WHAT TO DO:
Go through the entries below and return every line that contains "cells".

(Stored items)
******

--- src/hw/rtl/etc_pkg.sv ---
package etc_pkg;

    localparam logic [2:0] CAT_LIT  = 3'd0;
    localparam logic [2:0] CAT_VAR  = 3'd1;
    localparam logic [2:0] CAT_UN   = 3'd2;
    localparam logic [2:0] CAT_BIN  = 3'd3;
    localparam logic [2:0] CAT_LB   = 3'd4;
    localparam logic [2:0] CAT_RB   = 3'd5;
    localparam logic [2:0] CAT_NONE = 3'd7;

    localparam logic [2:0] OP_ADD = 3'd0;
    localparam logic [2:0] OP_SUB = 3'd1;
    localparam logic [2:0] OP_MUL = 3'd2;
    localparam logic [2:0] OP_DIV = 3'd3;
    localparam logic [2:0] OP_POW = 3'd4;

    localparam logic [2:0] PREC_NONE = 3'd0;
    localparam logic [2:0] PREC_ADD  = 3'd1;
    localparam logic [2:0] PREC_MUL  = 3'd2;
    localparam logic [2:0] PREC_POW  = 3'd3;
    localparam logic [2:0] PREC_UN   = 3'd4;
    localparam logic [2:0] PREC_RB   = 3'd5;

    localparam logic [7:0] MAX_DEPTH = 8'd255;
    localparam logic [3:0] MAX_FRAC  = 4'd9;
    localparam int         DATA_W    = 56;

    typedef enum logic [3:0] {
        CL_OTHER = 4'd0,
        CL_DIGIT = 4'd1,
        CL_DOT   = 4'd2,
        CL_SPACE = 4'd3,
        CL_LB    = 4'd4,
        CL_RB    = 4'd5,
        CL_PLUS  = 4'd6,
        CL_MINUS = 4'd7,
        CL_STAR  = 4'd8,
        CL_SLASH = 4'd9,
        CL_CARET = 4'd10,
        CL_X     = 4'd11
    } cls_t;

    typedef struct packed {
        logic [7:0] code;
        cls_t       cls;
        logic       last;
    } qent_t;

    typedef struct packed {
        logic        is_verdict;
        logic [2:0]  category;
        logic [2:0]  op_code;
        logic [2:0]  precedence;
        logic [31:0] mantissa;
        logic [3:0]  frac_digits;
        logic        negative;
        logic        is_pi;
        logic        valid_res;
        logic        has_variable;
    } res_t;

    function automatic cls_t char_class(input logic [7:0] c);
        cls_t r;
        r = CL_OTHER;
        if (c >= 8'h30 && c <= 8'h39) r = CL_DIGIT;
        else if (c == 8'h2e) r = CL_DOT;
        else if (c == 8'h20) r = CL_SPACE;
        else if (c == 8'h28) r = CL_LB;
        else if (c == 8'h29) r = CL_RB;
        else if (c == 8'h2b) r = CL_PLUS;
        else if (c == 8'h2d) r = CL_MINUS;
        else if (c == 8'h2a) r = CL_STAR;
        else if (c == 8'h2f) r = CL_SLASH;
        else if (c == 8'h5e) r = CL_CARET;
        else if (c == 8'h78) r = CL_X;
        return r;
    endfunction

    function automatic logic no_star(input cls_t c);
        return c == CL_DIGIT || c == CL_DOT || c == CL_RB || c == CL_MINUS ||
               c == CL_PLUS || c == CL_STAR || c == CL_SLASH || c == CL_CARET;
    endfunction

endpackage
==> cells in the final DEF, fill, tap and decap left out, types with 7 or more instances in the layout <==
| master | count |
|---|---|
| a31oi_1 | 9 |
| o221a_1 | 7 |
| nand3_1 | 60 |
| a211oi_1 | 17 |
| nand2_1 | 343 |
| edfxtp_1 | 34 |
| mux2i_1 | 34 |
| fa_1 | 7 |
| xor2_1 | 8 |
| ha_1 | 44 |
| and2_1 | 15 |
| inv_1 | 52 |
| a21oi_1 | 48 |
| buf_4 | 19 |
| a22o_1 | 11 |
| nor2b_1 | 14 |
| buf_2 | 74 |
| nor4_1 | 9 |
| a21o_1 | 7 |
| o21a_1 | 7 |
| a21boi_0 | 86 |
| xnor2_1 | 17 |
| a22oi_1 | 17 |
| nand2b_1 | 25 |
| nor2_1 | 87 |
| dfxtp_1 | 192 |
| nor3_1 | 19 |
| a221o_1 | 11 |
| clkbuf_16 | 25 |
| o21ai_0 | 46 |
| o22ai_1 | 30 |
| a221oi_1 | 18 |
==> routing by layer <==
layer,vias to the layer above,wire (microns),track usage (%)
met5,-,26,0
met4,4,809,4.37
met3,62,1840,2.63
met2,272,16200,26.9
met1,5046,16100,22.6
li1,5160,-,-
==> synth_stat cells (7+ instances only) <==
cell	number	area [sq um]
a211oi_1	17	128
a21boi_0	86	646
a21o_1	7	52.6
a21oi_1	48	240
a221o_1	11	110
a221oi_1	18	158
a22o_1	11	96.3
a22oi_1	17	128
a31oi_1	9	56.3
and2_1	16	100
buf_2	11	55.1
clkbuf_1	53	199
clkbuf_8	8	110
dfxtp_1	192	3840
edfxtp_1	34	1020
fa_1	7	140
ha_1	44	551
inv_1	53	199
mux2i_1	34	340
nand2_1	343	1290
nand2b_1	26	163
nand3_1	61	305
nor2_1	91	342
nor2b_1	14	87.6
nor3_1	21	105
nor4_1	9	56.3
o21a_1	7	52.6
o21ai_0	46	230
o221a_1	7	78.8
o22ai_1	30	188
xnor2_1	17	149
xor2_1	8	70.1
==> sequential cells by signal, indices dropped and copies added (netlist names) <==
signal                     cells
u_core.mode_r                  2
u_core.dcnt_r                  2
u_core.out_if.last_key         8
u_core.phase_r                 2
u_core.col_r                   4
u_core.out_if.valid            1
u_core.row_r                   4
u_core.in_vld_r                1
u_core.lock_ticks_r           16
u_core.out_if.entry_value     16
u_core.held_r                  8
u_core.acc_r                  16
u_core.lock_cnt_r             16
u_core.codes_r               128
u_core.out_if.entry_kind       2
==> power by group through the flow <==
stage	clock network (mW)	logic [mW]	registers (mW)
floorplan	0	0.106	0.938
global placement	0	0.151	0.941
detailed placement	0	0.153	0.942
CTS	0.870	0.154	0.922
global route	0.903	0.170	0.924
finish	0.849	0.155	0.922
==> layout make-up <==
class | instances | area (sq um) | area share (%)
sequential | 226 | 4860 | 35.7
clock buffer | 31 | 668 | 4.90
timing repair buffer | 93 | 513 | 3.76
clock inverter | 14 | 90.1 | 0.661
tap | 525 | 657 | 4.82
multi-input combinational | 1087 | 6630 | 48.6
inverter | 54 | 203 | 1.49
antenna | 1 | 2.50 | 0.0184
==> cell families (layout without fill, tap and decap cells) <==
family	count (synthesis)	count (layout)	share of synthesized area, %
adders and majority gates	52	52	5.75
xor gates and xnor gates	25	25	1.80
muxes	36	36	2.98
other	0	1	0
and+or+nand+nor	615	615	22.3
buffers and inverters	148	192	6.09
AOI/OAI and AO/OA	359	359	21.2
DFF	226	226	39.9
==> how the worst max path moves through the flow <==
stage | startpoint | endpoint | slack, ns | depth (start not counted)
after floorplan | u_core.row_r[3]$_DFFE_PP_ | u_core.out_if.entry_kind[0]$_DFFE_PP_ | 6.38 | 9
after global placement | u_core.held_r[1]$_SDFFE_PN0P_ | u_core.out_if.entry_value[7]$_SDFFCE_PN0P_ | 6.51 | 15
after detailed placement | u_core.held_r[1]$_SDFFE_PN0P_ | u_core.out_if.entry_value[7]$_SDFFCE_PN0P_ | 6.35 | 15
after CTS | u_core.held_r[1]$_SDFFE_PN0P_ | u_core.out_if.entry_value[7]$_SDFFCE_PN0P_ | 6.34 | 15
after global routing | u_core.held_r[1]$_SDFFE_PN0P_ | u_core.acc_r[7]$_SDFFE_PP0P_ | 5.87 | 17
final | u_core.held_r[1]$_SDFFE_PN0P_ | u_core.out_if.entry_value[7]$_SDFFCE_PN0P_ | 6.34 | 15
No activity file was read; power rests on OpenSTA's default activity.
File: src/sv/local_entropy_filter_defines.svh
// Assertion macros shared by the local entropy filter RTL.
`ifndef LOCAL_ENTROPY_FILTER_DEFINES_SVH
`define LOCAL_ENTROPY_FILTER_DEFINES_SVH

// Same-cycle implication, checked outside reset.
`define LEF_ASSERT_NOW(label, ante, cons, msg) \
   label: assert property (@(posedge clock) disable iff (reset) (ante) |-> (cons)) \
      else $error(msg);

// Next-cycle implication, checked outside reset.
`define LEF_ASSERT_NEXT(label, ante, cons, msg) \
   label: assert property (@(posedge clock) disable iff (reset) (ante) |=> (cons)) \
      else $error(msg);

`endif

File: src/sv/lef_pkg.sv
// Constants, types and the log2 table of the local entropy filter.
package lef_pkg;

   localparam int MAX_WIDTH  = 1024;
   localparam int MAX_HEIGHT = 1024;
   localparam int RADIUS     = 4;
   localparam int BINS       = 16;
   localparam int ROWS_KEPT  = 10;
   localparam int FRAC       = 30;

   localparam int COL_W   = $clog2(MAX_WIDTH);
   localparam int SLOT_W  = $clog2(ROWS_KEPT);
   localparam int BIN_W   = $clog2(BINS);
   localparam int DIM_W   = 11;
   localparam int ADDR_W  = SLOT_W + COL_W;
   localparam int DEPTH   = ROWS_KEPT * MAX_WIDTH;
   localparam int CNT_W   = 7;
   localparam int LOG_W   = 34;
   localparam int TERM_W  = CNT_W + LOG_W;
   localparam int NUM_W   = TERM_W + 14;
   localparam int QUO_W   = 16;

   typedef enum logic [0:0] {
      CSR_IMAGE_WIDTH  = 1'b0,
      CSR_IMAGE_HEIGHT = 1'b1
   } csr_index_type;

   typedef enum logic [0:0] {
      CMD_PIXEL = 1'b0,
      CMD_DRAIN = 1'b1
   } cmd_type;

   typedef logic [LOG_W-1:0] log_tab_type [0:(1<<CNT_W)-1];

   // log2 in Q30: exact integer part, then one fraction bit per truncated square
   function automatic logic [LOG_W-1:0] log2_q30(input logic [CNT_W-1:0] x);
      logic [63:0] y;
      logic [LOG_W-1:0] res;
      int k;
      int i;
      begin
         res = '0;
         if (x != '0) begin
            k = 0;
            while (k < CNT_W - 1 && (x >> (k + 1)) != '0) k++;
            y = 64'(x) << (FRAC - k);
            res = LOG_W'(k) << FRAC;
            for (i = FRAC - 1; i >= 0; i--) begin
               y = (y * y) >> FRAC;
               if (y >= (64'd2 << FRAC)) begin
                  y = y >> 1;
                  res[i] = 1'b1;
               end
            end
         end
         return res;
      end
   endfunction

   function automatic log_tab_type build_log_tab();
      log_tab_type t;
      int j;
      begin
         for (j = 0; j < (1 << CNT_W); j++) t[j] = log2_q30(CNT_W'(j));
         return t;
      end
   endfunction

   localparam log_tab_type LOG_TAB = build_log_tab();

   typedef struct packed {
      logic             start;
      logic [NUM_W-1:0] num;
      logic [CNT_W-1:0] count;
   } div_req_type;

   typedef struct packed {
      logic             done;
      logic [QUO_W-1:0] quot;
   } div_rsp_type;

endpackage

******

EXPECTED ANSWER:
==> cells in the final DEF, fill, tap and decap left out, types with 7 or more instances in the layout <==
==> synth_stat cells (7+ instances only) <==
==> sequential cells by signal, indices dropped and copies added (netlist names) <==
signal                     cells
==> cell families (layout without fill, tap and decap cells) <==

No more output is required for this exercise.